[Collected data entries]
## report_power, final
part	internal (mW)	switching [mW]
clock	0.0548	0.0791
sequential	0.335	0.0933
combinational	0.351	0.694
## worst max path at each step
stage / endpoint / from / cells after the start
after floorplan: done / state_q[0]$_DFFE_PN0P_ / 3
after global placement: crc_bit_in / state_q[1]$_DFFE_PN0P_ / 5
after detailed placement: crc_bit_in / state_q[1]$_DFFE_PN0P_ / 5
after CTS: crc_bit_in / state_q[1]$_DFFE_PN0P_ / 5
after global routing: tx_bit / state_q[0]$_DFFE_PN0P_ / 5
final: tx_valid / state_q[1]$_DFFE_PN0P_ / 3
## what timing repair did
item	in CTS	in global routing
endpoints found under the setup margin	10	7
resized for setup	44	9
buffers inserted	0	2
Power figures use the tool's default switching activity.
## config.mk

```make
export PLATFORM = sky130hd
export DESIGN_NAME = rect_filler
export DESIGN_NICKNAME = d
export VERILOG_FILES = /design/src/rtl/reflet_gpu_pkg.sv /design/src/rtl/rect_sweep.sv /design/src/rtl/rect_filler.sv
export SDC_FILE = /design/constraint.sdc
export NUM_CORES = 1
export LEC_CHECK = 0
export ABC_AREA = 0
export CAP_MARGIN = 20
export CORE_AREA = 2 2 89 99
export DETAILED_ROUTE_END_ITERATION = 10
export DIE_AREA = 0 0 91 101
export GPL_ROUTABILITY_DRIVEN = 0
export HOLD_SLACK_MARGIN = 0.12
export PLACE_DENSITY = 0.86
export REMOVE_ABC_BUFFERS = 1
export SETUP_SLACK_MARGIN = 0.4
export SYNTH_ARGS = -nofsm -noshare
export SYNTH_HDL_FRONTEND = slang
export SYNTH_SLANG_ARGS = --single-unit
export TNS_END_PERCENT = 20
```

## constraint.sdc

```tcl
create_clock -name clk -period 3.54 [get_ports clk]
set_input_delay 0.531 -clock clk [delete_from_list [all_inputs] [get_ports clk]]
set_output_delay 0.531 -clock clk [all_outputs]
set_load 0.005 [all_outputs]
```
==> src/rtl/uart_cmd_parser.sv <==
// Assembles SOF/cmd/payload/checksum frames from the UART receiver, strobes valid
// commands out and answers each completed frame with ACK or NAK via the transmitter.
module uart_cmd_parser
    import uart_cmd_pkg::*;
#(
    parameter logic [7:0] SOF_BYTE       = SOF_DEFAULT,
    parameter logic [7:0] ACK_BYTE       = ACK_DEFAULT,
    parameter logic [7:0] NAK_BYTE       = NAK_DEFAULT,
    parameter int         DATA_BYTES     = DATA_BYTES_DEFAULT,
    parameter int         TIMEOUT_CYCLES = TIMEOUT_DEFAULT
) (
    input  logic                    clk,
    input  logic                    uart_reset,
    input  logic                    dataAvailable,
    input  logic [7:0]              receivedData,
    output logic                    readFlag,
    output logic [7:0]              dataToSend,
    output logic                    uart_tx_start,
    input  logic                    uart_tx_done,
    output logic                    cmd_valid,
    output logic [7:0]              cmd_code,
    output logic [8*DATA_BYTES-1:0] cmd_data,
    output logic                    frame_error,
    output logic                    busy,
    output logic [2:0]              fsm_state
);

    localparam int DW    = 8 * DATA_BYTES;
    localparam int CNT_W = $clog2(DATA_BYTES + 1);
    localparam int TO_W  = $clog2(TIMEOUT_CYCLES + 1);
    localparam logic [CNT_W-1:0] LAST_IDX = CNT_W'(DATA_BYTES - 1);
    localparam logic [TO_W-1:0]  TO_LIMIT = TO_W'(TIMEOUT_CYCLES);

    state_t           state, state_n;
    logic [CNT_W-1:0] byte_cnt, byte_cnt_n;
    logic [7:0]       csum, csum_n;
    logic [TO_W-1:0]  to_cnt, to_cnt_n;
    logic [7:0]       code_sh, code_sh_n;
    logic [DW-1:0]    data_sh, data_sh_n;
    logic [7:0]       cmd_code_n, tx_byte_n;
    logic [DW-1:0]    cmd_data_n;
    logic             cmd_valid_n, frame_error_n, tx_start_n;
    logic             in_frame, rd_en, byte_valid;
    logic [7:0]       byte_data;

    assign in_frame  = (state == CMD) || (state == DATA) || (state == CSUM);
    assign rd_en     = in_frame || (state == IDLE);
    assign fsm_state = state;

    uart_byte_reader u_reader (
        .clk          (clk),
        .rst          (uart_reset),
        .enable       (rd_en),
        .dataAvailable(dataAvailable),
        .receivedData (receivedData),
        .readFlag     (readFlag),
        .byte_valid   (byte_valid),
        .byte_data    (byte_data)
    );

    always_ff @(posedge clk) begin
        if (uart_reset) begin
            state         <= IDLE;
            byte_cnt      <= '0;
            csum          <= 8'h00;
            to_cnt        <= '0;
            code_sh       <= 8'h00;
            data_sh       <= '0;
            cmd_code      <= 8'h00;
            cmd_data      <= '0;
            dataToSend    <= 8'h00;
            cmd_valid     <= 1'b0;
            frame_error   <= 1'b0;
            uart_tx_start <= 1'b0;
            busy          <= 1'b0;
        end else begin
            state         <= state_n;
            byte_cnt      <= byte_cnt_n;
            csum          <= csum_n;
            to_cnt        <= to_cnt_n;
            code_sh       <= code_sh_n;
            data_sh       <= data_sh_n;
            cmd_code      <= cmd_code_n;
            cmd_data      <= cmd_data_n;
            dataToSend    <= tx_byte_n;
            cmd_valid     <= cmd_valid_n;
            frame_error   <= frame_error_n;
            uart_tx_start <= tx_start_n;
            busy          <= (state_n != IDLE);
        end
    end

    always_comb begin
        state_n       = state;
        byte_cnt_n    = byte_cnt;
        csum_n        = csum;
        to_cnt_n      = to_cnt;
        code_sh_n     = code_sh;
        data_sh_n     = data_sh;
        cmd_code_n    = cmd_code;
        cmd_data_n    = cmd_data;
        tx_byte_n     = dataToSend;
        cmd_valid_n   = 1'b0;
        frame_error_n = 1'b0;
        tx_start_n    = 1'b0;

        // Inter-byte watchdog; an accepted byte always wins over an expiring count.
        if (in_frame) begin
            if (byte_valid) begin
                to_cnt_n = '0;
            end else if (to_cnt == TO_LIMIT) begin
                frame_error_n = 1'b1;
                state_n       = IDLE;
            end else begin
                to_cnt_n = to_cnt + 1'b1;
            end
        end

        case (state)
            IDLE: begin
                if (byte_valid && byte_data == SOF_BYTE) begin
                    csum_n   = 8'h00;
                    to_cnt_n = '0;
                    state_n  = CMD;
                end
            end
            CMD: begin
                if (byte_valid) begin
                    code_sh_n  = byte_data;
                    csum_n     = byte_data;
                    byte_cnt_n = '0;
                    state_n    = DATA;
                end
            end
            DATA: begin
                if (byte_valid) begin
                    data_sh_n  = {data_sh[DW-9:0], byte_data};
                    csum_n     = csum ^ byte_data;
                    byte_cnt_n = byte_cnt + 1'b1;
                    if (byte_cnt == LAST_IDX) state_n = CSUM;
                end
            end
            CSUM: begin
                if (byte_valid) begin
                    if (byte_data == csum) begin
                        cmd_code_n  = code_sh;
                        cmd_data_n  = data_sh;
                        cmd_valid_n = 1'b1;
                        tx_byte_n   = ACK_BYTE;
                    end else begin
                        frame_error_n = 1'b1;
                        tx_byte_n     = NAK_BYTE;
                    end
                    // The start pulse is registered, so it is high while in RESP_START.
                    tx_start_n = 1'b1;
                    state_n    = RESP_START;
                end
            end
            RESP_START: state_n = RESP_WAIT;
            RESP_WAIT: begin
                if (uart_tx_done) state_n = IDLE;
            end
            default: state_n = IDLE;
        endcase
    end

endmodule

Action item → Say how many lines of the preceding data include the word "routing". The number is the whole answer.

Result of the exercise → 2